#### DIRECTIONS FOR THIS TASK
Output the data word for word. Begin at its first line and end at the line with "met1,4634,0.2582,12390".

#### Stored items
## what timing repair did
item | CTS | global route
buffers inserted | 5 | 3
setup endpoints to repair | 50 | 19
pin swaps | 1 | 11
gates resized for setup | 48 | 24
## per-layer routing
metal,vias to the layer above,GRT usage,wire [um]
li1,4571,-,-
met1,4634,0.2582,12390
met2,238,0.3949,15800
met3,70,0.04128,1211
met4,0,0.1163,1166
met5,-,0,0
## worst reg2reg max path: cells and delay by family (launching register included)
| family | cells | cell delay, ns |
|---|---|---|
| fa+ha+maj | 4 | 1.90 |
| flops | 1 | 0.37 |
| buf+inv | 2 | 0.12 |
What follows belongs to an exercise in optimizing a design on an open flow for small area, a short achievable clock period and few clock cycles; a production flow would make more cautious choices. RTL that was checked went through simulation tests only; none was proved equivalent to the original.

==> flow/design.v (excerpt) <==
module dehaze_top (
    input  logic        clk,
    input  logic        rst,
    input  logic        in_req,
    output logic        in_ack,
    input  logic [23:0] in_pix,      
    output logic        out_req,
    input  logic        out_ack,
    output logic [23:0] out_pix,     
    output logic        out_last
);
Size in the first run: roughly 1500 cells after synthesis, ~370 flip-flops, ~55 I/O pins, about 19000 um^2 of cells after synthesis.
export LEC_CHECK = 0
export CAP_MARGIN = 80
export CORE_MARGIN = 2
export CORE_UTILIZATION = 50
export SLEW_MARGIN = 80
create_clock -name core_clock -period 25.0 [get_ports {clk}]
run.sh (not shown) runs the stock make flow with config.mk's settings and CLKGATE_MAP_FILE= SYNTH_SCRIPT=/design/flow/synth_recipe.tcl, a recipe that flattens the netlist after the stock synthesis.
The first run finished with timing, DRC and antenna clean.
This design comes from an exercise in tuning for a short achievable clock period and few clock cycles on the open sky130 flow, not from production work.
Only simulation tests tie the RTL to the original design; equivalence was not proved.

// nc_cpu_top
module nc_cpu_top #(
    parameter cpu_pkg::bank_t RESET_BANK      = 8'h01,
    parameter cpu_pkg::word_t RESET_OFFSET    = 16'h8000,
    parameter cpu_pkg::bank_t RESET_DATA_BANK = 8'h00
) (
    input  logic           clk,
    input  logic           reset_n,
    output logic           mem_valid,
    output logic           mem_we,
    output cpu_pkg::addr_t mem_addr,
    output cpu_pkg::word_t mem_wdata,
    input  logic           mem_ready,
    input  cpu_pkg::word_t mem_rdata,
    output logic           halted
);
Size: ~6200 cells after synthesis, about 88000 µm² of cells after synthesis.
export LEC_CHECK = 0
export ABC_CLOCK_PERIOD_IN_PS = 3000
export CAP_MARGIN = 20
export CORE_MARGIN = 2
export CORE_UTILIZATION = 50
export PLACE_DENSITY = 0.65
export SLEW_MARGIN = 20
export TNS_END_PERCENT = 10
create_clock -name core_clock -period 11.0 [get_ports {clk}]
standard.sh (not shown) runs the stock make flow with config.mk's settings and CLKGATE_MAP_FILE= SYNTH_SCRIPT=/design/flow/synth_recipe.tcl, a recipe that flattens the netlist after the stock synthesis.
==> flow/flow/run.sh <==
#!/bin/bash
set -euo pipefail
bash standard.sh SETUP_SLACK_MARGIN=7 finish > standard.log 2>&1
Testbench counts at the start, summed over its fixed seeds: cycles 69,383.
Edit:
--- a/flow/design.v
+++ b/flow/design.v
@@ -153,69 +153,69 @@
             cpu_pkg::COND_VS: cond_true =  flags[cpu_pkg::FLAG_V];
             default:          cond_true = !flags[cpu_pkg::FLAG_V];
         endcase
     end
     logic        redir;
     logic [15:0] redir_pc;
     assign redir    = qv0 && ((is_branch && cond_true) || is_jmp || is_jmpi);
     assign redir_pc = is_jmp  ? rs_val :
                       is_jmpi ? {qp0[15:9], qi0[8:0]} : (qp0 + 16'd2 + imm_se);
     logic [1:0]  mcnt;
     logic        is_mul, mul_last;
-    logic [15:0] ms, mc, mul_res;
+    logic [15:0] ma, mb, ms, mc, mul_res;
     assign is_mul   = (op == cpu_pkg::OP_MUL);
     assign mul_last = (mcnt == 2'(MUL_CYC - 1));
     assign mul_res  = ms + mc;
     function automatic logic [31:0] csa(input logic [15:0] x, y, z);
         csa = {x ^ y ^ z, ((x & y) | (x & z) | (y & z)) << 1};
     endfunction
     logic [15:0] pp [16];
     logic [15:0] l1 [11];
     logic [15:0] l2 [8];
     logic [15:0] l3 [6];
-    logic [15:0] m3 [6];     
     logic [15:0] l4 [4];
     logic [15:0] l5 [3];
     logic [15:0] mt_s, mt_c;
     always_comb begin
         for (int i = 0; i < 16; i++)
-            pp[i] = rt_val[i] ? (rs_val << i) : 16'd0;
+            pp[i] = mb[i] ? (ma << i) : 16'd0;
         for (int i = 0; i < 5; i++)
             {l1[2*i], l1[2*i+1]} = csa(pp[3*i], pp[3*i+1], pp[3*i+2]);
         l1[10] = pp[15];
         for (int i = 0; i < 3; i++)
             {l2[2*i], l2[2*i+1]} = csa(l1[3*i], l1[3*i+1], l1[3*i+2]);
         l2[6] = l1[9];
         l2[7] = l1[10];
         for (int i = 0; i < 2; i++)
             {l3[2*i], l3[2*i+1]} = csa(l2[3*i], l2[3*i+1], l2[3*i+2]);
         l3[4] = l2[6];
         l3[5] = l2[7];
         for (int i = 0; i < 2; i++)
-            {l4[2*i], l4[2*i+1]} = csa(m3[3*i], m3[3*i+1], m3[3*i+2]);
+            {l4[2*i], l4[2*i+1]} = csa(l3[3*i], l3[3*i+1], l3[3*i+2]);
         {l5[0], l5[1]} = csa(l4[0], l4[1], l4[2]);
         l5[2] = l4[3];
         {mt_s, mt_c} = csa(l5[0], l5[1], l5[2]);
     end
     always_ff @(posedge clk or negedge reset_n) begin
         if (!reset_n)
             mcnt <= 2'd0;
         else if (qv0 && is_mul && !mul_last)
             mcnt <= mcnt + 2'd1;
         else
             mcnt <= 2'd0;
     end
     always_ff @(posedge clk) begin
-        if (mcnt == 2'd0)
-            for (int i = 0; i < 6; i++)
-                m3[i] <= l3[i];
+        if (mcnt == 2'd0) begin
+            ma <= rs_val;
+            mb <= rt_val;
+        end
         ms <= mt_s;
         mc <= mt_c;
     end
     logic        wr_en, set_zn, set_cv, dbr_wr;
     logic [15:0] res;
     logic        c_out, v_out;
     logic [16:0] sum, dif;
     assign sum = {1'b0, rs_val} + {1'b0, rt_val};
     assign dif = {1'b0, rs_val} - {1'b0, rt_val};
     always_comb begin
         wr_en  = 1'b0;
@@ -288,33 +288,26 @@
             else               pop = 1'b1;
         end
     end
     function automatic logic ic_lk(input logic [15:0] a);
         ic_lk = ic_v[a[IB:1]] && (ic_tag[a[IB:1]] == {a[15:IB+1], a[0]});
     endfunction
     logic fill, in_fpc;
     assign fill   = bus_done && bfetch;
     assign in_fpc = bv && bfetch && (baddr[15:0] == fpc);
     logic        rdq, rdok;
     logic [9:0]  rdw;           
-    logic [IB:0] rsum;
-    logic [IB:1] ridx;
-    logic        rw_v;
-    logic [15-IB:0] rw_tag;
-    logic [15:0] rw_d;
-    assign rsum = qp0[IB:0] + (IB+1)'(2) + qi0[IB:0];
-    assign ridx = is_jmp ? rs_val[IB:1] : (is_jmpi ? qi0[IB:1] : rsum[IB:1]);
     logic        fhit_e;
     logic [15:0] cw_e;
-    assign fhit_e = rdq ? (rw_v && (rw_tag == {fpc[15:IB+1], fpc[0]})) : fhit;
-    assign cw_e   = rdq ? rw_d : cw;
+    assign fhit_e = rdq ? ic_lk(fpc) : fhit;
+    assign cw_e   = rdq ? ic_d[fpc[IB:1]] : cw;
     logic        c_arrive, f_arrive, arrive;
     logic [15:0] w;
     assign c_arrive = fhit_e && !qv1 && !redir && !halted && !pstop;
     assign f_arrive = !fhit_e && mem_ready && in_fpc && !qv1 && !redir && !halted && !pstop;
     assign arrive   = c_arrive || f_arrive;
     assign w        = fhit_e ? cw_e : mem_rdata;
     logic [7:0] w_rs, w_rt, w_rd;
     assign w_rs = 8'd1 << w[8:6];
     assign w_rt = 8'd1 << w[5:3];
     assign w_rd = 8'd1 << w[11:9];
     logic w_halt;
@@ -533,31 +526,22 @@
             end else if (qv0 && is_load && ld_wait && ld_done) begin
                 for (int i = 0; i < 8; i++)
                     if (qd0[i])
                         regs[i] <= mem_rdata;
                 flags[cpu_pkg::FLAG_Z] <= (mem_rdata == 16'd0);
                 flags[cpu_pkg::FLAG_N] <= mem_rdata[15];
             end
         end
     end
     always_ff @(posedge clk) begin
         cw <= cw_n;
-        if (fill && (baddr[IB:1] == ridx)) begin
-            rw_v   <= 1'b1;
-            rw_tag <= {baddr[15:IB+1], baddr[0]};
-            rw_d   <= mem_rdata;
-        end else begin
-            rw_v   <= ic_v[ridx];
-            rw_tag <= ic_tag[ridx];
-            rw_d   <= ic_d[ridx];
-        end
         if (redir) begin
             rdw  <= rd_db[10:1];
             rdok <= !is_jmp && !rd_db[0];
         end
         if (bus_done && bfetch) begin
             ic_tag[baddr[IB:1]] <= {baddr[15:IB+1], baddr[0]};
             ic_d[baddr[IB:1]]   <= mem_rdata;
         end
         if (bus_free && !(halted || halt_now)) begin
             if (dpend) begin
                 baddr  <= dpaddr;
What happened: Hold slack improved by 170 ps. Synthesized cell count is lower by 6.1%. Die area is lower by 8.2%. Core utilization is higher by 1.2 points. Count of clock-buffer cells in the layout is lower by 13. Clock skew is higher by 16 ps. Register-to-register slack got worse by 30 ps. Critical path depth is lower by 3. Fmax is lower by 0.57%. Setup slack got worse by 26 ps.
Testbench counts after the change, summed over its fixed seeds: cycles 69,383.

[port drivers added, routing unchanged]
No port has a modelled driver above. Below, the same layouts with a new extraction and two added sets of constraints.
Step 1, drivers: a clkbuf_16 drives clk and a buf_2 each remaining input, both assumed.
Step 2 moves the port delays by t, midway between the first and last clock arrival at a register: inputs arrive t later, outputs are due t later. That takes back most of the time a late clock gives input paths.
Three values: no drivers, after step 1, after step 2; two values: the first two.
run	t, ns	slack for setup (ns)	worst setup path after step 2	worst data-port slew with drivers (ns)	pins driven straight from the clock port
the first run	0.915	6.468 / 6.468 / 5.966	input to register	0.05	1
the second run	0.897	6.442 / 6.442 / 5.717	input to register	0.05	1
After both steps every run listed still meets setup and hold. For the second run, which loses most, drivers alone change the setup slack by 0.000 ns; drivers and shift together by -0.725 ns.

#### RESULT
## what timing repair did
item | CTS | global route
buffers inserted | 5 | 3
setup endpoints to repair | 50 | 19
pin swaps | 1 | 11
gates resized for setup | 48 | 24
## per-layer routing
metal,vias to the layer above,GRT usage,wire [um]
li1,4571,-,-
met1,4634,0.2582,12390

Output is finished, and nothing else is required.